MMGBSA ranking from 20 MD replicates
AMBER14
Assumed pH 7.4
1. Starting structure: Protein PDB files were prepared by using Glide XP Docking approach with the AB chain in 1KJYP for the FEP18 data set(AA Chain for FXR_12, FXR_38, FXR_41).
2. MD simulation: Use AMBER14 to equilibrate the protein-ligand complex starting structure for 5 ns, then run additional 20 replicates with 5ns each by restarting from the identical equilibrated atomic coordinates but different initial velocities generated from a Maxwell-Boltzmann distribution.
3. Ranking Score: The last 1.5 ns of each replicate was used as the production, which generated 300 snapshots in total. AMBER MMGBSA method was used to analyze the total free energy. Entropy contribution was not included.
Glide
Schrodinger software used: glide version 72015 (mmshare version 35015) used for grid building and ligand docking, prepwizard utility for protein preparation, ligprep for ligand preparation,python version: 54015 for ligprep, prepwizard utilities
Assumed pH 7.4
Starting structure: Ligands were prepared using Schrodinger's standard ligand preparation at pH 7.4. The stereochemistries were given in the isosmiles strings and were therefore kept. Proteins were prepared using Schrödinger.s protein preparation wizard. Bond orders were assigned, hydrogen atoms added, disulfide bonds were generated, and water orientations were sampled. The charge states were kept at pH 7.0. Missing loops and side chains were constructed. The given residue confirmations were kept, with no alternative residue conformations examined.
no waters considered
Automated Ensemble Docking approach using all structures available in the PDB.

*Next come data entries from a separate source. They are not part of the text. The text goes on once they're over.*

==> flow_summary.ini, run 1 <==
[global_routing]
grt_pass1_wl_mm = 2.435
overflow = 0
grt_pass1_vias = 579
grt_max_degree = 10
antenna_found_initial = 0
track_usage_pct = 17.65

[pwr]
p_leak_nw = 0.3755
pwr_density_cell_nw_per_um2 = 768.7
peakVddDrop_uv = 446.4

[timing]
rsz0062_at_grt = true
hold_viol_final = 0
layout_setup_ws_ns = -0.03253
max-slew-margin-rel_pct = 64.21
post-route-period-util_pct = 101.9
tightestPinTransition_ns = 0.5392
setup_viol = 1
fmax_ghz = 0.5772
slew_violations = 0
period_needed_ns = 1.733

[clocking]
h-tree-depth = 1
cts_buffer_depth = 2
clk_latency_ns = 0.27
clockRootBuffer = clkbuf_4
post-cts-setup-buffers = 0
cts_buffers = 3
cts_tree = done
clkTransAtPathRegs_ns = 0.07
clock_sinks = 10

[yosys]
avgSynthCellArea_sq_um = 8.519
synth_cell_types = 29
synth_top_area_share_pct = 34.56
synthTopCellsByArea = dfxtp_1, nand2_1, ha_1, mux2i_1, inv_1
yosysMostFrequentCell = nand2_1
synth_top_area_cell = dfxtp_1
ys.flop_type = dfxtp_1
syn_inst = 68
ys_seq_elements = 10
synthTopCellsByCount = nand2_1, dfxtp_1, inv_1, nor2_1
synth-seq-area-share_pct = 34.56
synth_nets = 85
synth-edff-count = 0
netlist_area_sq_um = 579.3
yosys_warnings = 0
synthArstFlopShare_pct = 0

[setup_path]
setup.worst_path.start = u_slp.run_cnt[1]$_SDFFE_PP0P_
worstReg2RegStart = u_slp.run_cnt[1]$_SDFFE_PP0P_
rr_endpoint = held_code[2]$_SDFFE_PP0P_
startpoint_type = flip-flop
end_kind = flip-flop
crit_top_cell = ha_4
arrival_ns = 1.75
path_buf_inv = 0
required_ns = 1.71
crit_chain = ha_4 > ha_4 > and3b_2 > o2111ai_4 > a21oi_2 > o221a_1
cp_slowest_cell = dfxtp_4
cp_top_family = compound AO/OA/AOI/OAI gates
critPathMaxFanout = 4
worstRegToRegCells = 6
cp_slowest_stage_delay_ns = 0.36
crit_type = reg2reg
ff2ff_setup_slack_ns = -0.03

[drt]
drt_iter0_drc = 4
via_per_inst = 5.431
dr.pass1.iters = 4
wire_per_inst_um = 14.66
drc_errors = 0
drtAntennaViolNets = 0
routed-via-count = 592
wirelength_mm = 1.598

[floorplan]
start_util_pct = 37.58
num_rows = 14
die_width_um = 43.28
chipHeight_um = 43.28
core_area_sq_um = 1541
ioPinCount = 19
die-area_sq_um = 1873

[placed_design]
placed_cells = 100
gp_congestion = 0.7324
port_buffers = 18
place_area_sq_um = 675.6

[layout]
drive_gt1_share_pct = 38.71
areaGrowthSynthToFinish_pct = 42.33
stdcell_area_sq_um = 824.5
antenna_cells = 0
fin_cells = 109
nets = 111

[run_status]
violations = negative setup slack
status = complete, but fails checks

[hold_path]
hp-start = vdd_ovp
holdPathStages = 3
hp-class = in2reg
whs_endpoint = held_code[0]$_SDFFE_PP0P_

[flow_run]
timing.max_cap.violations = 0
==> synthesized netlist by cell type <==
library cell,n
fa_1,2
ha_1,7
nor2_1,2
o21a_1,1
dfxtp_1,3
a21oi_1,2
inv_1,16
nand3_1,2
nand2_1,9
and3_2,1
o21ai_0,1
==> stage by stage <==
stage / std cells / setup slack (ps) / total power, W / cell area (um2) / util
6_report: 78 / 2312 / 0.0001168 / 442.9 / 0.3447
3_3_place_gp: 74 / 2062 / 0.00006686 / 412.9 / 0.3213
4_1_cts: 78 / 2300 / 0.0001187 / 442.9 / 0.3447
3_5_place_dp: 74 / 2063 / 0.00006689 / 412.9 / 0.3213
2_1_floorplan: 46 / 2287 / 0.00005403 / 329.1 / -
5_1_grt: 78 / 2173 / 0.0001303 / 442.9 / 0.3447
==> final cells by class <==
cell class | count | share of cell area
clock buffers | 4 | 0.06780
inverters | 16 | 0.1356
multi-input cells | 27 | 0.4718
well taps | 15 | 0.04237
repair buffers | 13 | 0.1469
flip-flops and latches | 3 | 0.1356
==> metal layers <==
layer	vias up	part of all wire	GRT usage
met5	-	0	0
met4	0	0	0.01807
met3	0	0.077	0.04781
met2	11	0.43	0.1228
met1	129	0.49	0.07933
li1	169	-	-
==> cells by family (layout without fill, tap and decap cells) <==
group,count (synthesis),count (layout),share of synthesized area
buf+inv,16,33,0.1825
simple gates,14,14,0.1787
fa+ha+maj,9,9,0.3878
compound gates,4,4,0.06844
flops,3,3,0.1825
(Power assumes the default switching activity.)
`config.mk`:
```
export PLATFORM = sky130hd
export DESIGN_NAME = dma_prio_arb
export DESIGN_NICKNAME = d
export VERILOG_FILES = /design/src/rtl/dmaarb_pkg.sv /design/src/rtl/dmaarb_ctrl_reg.sv /design/src/rtl/dmaarb_fixed_pick.sv /design/src/rtl/dmaarb_rr_pick.sv /design/src/rtl/dma_prio_arb.sv
export SDC_FILE = /design/constraint.sdc
export NUM_CORES = 1
export LEC_CHECK = 0
export ABC_AREA = 1
export BUFFER_PORTS_ARGS = -buffer_cell sky130_fd_sc_hd__buf_2
export CORE_MARGIN = 2
export CORE_UTILIZATION = 38
export CTS_CLUSTER_SIZE = 24
export DETAILED_ROUTE_END_ITERATION = 7
export SKIP_CTS_REPAIR_TIMING = 1
export SYNTH_ARGS = -nofsm -noshare
export SYNTH_HDL_FRONTEND = slang
export SYNTH_HIERARCHICAL = 1
export SYNTH_SLANG_ARGS = --single-unit
export TNS_END_PERCENT = 1
```
`constraint.sdc`:
```
create_clock -name clk -period 2.6 [get_ports clk]
set_clock_uncertainty 0.15 [all_clocks]
set_input_delay 0.13 -clock clk [delete_from_list [all_inputs] [get_ports clk]]
set_output_delay 0.13 -clock clk [all_outputs]
set_load 0.01 [all_outputs]
```
`src/rtl/dmaarb_pkg.sv`:
```
package dmaarb_pkg;
  localparam int NCH = 4;
  localparam int CW  = $clog2(NCH);

  typedef enum logic [1:0] {
    MODE_LINEAR = 2'b00,
    MODE_ALT_A  = 2'b01,
    MODE_ALT_B  = 2'b10,
    MODE_ROTATE = 2'b11
  } prio_mode_e;

  // Channel that holds a given rank (0 = highest) in a fixed mode.
  function automatic logic [CW-1:0] rank_to_chan(logic [1:0] m, int unsigned rank);
    logic [2*NCH-1:0] tbl;
    case (m)
      MODE_ALT_A: tbl = {2'd1, 2'd3, 2'd2, 2'd0};
      MODE_ALT_B: tbl = {2'd3, 2'd1, 2'd0, 2'd2};
      default:    tbl = {2'd3, 2'd2, 2'd1, 2'd0};
    endcase
    return tbl[rank*CW +: CW];
  endfunction

  function automatic logic [NCH-1:0] onehot_of(logic [CW-1:0] c);
    logic [NCH-1:0] v;
    v = '0;
    v[c] = 1'b1;
    return v;
  endfunction

  function automatic logic [CW-1:0] index_of(logic [NCH-1:0] oh);
    logic [CW-1:0] idx;
    idx = '0;
    for (int i = 0; i < NCH; i++) begin
      if (oh[i]) idx = CW'(i);
    end
    return idx;
  endfunction

  // Next channel after `base`, wrapping at NCH.
  function automatic logic [CW-1:0] wrap_next(logic [CW-1:0] base, int unsigned step);
    return CW'((int'(base) + int'(step)) % NCH);
  endfunction
endpackage

```
`src/rtl/dmaarb_ctrl_reg.sv`:
```
module dmaarb_ctrl_reg #(
  parameter int REG_W    = 16,
  parameter int MODE_LSB = 8,
  parameter int ERR_BIT  = 2
) (
  input  logic             clk,
  input  logic             rst_n,
  input  logic             rd_en,
  input  logic             wr_en,
  input  logic [REG_W-1:0] wr_data,
  input  logic             addr_err,
  output logic [REG_W-1:0] rd_data,
  output logic [1:0]       mode,
  output logic             err_flag
);
  logic [1:0] mode_q;
  logic       err_q;
  logic       arm_q;

  // Named events for the assertions
  logic err_set_ev, clr_try_ev, err_clr_ev, arm_set_ev;
  logic unused_wr_bits;

  assign err_set_ev     = addr_err;
  assign clr_try_ev     = wr_en && arm_q && !wr_data[ERR_BIT];
  assign err_clr_ev     = clr_try_ev && !err_set_ev;
  assign arm_set_ev     = rd_en && err_q && !wr_en;
  assign unused_wr_bits = ^wr_data;

  always_ff @(posedge clk) begin
    if (!rst_n) begin
      mode_q <= 2'b00;
      err_q  <= 1'b0;
      arm_q  <= 1'b0;
    end else begin
      if (wr_en) mode_q <= wr_data[MODE_LSB +: 2];
      if (err_set_ev)      err_q <= 1'b1;
      else if (err_clr_ev) err_q <= 1'b0;
      if (wr_en || err_clr_ev) arm_q <= 1'b0;
      else if (arm_set_ev)     arm_q <= 1'b1;
    end
  end

  always_comb begin
    rd_data = '0;
    rd_data[MODE_LSB +: 2] = mode_q;
    rd_data[ERR_BIT]       = err_q;
  end

  assign mode     = mode_q;
  assign err_flag = err_q;

  assert_err_sets_R8: assert property (@(posedge clk) disable iff (!rst_n)
    addr_err |=> err_q);
  assert_no_cpu_set_R9: assert property (@(posedge clk) disable iff (!rst_n)
    (!err_q && !addr_err) |=> !err_q);
  assert_hold_unarmed_R10: assert property (@(posedge clk) disable iff (!rst_n)
    (err_q && !arm_q) |=> err_q);
  assert_arm_needs_flag_R10: assert property (@(posedge clk) disable iff (!rst_n)
    arm_q |-> err_q);
  assert_err_wins_R11: assert property (@(posedge clk) disable iff (!rst_n)
    (clr_try_ev && addr_err) |=> err_q);
endmodule

```
`src/rtl/dmaarb_fixed_pick.sv`:
```
module dmaarb_fixed_pick
  import dmaarb_pkg::*;
(
  input  logic [NCH-1:0] req,
  input  logic [1:0]     mode,
  output logic [NCH-1:0] pick_oh
);
  logic [NCH-1:0] cand;

  // Request of the channel holding each rank
  for (genvar r = 0; r < NCH; r++) begin : g_rank
    assign cand[r] = req[rank_to_chan(mode, r)];
  end

  always_comb begin
    pick_oh = '0;
    for (int r = NCH - 1; r >= 0; r--) begin
      if (cand[r]) pick_oh = onehot_of(rank_to_chan(mode, r));
    end
  end
endmodule

```
`src/rtl/dmaarb_rr_pick.sv`:
```
module dmaarb_rr_pick
  import dmaarb_pkg::*;
(
  input  logic [NCH-1:0] req,
  input  logic [CW-1:0]  last,
  output logic [NCH-1:0] pick_oh
);
  logic          found;
  logic [CW-1:0] c;

  always_comb begin
    pick_oh = '0;
    found   = 1'b0;
    c       = '0;
    for (int k = 1; k <= NCH; k++) begin
      c = wrap_next(last, k);
      if (!found && req[c]) begin
        pick_oh = onehot_of(c);
        found   = 1'b1;
      end
    end
  end
endmodule

```
`src/rtl/dma_prio_arb.sv`:
```
module dma_prio_arb
  import dmaarb_pkg::*;
#(
  parameter int REG_W    = 16,
  parameter int MODE_LSB = 8,
  parameter int ERR_BIT  = 2
) (
  input  logic             clk,
  input  logic             rst_n,
  input  logic             rd_en,
  input  logic             wr_en,
  input  logic [REG_W-1:0] wr_data,
  output logic [REG_W-1:0] rd_data,
  input  logic             addr_err,
  input  logic [NCH-1:0]   req,
  output logic [NCH-1:0]   grant
);
  logic [1:0]     mode;
  logic           err_flag;
  logic [NCH-1:0] fix_oh, rr_oh, pick_oh, grant_q;
  logic [CW-1:0]  last_q;
  logic           grant_blocked, grant_issue_ev;

  dmaarb_ctrl_reg #(.REG_W(REG_W), .MODE_LSB(MODE_LSB), .ERR_BIT(ERR_BIT)) u_reg (
    .clk(clk), .rst_n(rst_n), .rd_en(rd_en), .wr_en(wr_en), .wr_data(wr_data),
    .addr_err(addr_err), .rd_data(rd_data), .mode(mode), .err_flag(err_flag)
  );

  dmaarb_fixed_pick u_fix (.req(req), .mode(mode), .pick_oh(fix_oh));
  dmaarb_rr_pick    u_rr  (.req(req), .last(last_q), .pick_oh(rr_oh));

  assign pick_oh        = (mode == MODE_ROTATE) ? rr_oh : fix_oh;
  assign grant_blocked  = err_flag;
  assign grant_issue_ev = !grant_blocked && (|pick_oh);

  always_ff @(posedge clk) begin
    if (!rst_n) begin
      grant_q <= '0;
      last_q  <= CW'(NCH - 1);
    end else begin
      grant_q <= grant_blocked ? '0 : pick_oh;
      if (grant_issue_ev) last_q <= index_of(pick_oh);
    end
  end

  assign grant = grant_q;

  assert_grant_onehot_R7: assert property (@(posedge clk) disable iff (!rst_n)
    $onehot0(grant));
  assert_grant_requested_R7: assert property (@(posedge clk) disable iff (!rst_n)
    (|grant) |-> ((grant & ~$past(req)) == '0));
  assert_idle_no_grant_R7: assert property (@(posedge clk) disable iff (!rst_n)
    (req == '0) |=> (grant == '0));
  assert_grant_blocked_R8: assert property (@(posedge clk) disable iff (!rst_n)
    err_flag |=> (grant == '0));
  assert_rr_skips_last_R6: assert property (@(posedge clk) disable iff (!rst_n)
    (mode == MODE_ROTATE && !err_flag && (req & ~onehot_of(last_q)) != '0)
      |=> (grant & $past(onehot_of(last_q))) == '0);
endmodule

```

All PDB chains overlayed into reference apo structure.
Proteins and ligands prepared with Schrodinger software.
Preparation of docking grids
- use protein chains overlayed and prepared as above
- define cubical grid box that contains all ligands in x-ray structure
- calculate all grids using same box and mostly default parameters
- no waters considered
Ensemble docking workflow:
- dock each ligand against all grids using glide XP, keep max. 5 poses per ligand
- automated pose selection (using custom python script)
for each ligand merge poses from all grids and rank by XP glide docking score
pick pose with best XP glide docking score as best pose
select 4 additional pose by going down the ranked poses and picking new poses that are different enough from existing ones (using an RMSD cutoff of 1.0 A)
Ensemble docking protocol was tested first with set of PDB ligands. Good results for most ligands (both self- and cross-docking) although in some cases the docking score could not rank accurately the first pose.